> _Problem details_: Among the entries below, extract exactly the lines that run from the one with "<= 3'd2; end" through the one with "if (m_alarm ||", both ends included.
----------------
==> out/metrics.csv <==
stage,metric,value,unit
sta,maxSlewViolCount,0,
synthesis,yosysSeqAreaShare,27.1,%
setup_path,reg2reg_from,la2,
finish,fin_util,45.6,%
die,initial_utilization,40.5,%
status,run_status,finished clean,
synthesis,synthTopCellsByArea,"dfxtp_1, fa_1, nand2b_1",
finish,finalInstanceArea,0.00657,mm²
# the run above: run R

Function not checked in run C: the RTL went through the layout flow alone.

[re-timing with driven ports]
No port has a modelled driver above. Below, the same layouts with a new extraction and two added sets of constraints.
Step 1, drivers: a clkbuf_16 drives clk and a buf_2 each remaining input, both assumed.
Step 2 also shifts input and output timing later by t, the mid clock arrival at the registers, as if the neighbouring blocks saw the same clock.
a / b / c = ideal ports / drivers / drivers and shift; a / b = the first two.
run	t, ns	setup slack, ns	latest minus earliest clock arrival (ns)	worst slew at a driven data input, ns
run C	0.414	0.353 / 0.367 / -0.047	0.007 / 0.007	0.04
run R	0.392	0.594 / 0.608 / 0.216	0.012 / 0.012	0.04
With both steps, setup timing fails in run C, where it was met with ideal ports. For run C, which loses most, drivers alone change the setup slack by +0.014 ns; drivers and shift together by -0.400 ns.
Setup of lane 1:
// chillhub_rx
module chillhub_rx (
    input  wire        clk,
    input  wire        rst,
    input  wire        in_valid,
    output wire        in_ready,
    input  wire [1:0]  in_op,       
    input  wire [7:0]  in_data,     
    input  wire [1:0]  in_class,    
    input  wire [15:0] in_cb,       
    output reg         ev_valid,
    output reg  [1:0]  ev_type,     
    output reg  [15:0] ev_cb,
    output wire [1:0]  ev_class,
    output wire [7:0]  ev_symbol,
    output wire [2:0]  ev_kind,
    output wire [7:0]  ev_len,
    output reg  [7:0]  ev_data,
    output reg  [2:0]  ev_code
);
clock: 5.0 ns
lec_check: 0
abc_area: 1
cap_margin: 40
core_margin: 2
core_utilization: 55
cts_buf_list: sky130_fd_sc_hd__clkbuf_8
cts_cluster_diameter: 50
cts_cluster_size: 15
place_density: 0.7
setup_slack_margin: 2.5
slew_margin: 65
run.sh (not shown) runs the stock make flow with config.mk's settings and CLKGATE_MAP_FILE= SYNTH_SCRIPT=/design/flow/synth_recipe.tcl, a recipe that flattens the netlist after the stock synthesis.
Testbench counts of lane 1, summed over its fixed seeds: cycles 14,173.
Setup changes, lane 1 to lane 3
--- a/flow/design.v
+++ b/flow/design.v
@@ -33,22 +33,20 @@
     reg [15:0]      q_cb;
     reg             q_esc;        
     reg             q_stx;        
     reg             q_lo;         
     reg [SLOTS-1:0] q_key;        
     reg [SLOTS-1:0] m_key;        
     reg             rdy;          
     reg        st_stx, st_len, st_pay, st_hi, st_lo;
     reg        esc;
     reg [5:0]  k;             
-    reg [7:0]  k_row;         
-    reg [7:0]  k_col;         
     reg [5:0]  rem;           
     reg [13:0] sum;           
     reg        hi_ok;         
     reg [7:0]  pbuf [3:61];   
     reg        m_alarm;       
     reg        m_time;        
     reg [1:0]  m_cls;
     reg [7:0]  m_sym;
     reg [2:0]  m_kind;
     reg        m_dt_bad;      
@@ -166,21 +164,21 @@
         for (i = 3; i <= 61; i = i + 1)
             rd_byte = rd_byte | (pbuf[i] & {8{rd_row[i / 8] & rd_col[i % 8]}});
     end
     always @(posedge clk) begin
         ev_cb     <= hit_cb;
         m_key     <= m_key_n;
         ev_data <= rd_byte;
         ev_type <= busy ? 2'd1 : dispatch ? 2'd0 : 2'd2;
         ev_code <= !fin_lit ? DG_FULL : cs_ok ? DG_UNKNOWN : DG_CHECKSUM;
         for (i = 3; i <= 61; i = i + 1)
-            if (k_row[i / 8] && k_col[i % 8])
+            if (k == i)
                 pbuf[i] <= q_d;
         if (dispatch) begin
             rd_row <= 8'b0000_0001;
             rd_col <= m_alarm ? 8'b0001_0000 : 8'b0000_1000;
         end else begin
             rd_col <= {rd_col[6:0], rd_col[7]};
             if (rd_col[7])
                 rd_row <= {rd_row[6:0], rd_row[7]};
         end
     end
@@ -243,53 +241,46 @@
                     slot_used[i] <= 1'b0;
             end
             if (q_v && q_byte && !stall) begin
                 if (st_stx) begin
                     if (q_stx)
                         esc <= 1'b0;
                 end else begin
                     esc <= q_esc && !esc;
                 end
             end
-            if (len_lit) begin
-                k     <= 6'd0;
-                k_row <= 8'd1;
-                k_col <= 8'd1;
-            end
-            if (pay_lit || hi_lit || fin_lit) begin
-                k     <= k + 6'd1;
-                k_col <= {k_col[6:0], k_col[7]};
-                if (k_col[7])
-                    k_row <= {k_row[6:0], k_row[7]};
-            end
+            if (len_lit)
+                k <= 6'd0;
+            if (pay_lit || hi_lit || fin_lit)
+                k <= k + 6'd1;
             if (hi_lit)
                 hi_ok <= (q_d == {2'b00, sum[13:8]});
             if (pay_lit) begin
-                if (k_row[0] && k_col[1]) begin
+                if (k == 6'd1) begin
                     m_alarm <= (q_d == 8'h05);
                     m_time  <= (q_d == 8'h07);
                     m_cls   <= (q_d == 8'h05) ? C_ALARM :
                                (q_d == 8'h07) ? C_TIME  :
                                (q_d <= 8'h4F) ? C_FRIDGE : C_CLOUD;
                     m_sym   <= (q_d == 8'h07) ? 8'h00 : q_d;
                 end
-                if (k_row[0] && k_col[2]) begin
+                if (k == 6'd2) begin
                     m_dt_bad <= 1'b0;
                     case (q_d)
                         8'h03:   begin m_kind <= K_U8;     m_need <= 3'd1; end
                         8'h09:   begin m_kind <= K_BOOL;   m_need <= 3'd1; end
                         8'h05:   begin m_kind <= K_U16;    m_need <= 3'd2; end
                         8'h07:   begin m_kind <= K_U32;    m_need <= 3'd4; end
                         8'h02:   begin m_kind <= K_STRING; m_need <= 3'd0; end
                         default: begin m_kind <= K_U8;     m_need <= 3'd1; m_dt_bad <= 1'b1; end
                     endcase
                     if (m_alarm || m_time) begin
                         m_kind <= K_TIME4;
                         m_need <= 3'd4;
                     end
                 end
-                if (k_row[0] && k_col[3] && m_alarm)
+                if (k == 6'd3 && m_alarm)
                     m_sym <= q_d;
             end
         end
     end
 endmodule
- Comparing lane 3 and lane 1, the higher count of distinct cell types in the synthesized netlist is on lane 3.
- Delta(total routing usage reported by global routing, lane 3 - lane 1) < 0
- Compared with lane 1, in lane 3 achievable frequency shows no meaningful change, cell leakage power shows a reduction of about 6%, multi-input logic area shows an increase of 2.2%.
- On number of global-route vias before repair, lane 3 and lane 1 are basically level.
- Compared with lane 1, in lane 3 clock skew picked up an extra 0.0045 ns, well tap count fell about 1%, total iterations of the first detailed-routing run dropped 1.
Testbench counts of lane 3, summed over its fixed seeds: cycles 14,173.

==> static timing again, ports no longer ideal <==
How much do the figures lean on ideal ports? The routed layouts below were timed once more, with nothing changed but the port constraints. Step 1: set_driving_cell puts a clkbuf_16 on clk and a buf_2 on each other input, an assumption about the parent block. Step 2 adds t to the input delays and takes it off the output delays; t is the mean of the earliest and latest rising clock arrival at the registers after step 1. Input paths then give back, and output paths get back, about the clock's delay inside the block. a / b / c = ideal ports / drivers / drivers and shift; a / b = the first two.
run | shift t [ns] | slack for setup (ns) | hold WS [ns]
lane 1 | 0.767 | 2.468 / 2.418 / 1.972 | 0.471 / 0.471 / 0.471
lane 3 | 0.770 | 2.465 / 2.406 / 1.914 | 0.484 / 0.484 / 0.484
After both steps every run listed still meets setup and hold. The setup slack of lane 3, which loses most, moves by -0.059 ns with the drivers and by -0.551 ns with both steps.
----------------
> _Answer box_:
                         8'h05:   begin m_kind <= K_U16;    m_need <= 3'd2; end
                         8'h07:   begin m_kind <= K_U32;    m_need <= 3'd4; end
                         8'h02:   begin m_kind <= K_STRING; m_need <= 3'd0; end
                         default: begin m_kind <= K_U8;     m_need <= 3'd1; m_dt_bad <= 1'b1; end
                     endcase
                     if (m_alarm || m_time) begin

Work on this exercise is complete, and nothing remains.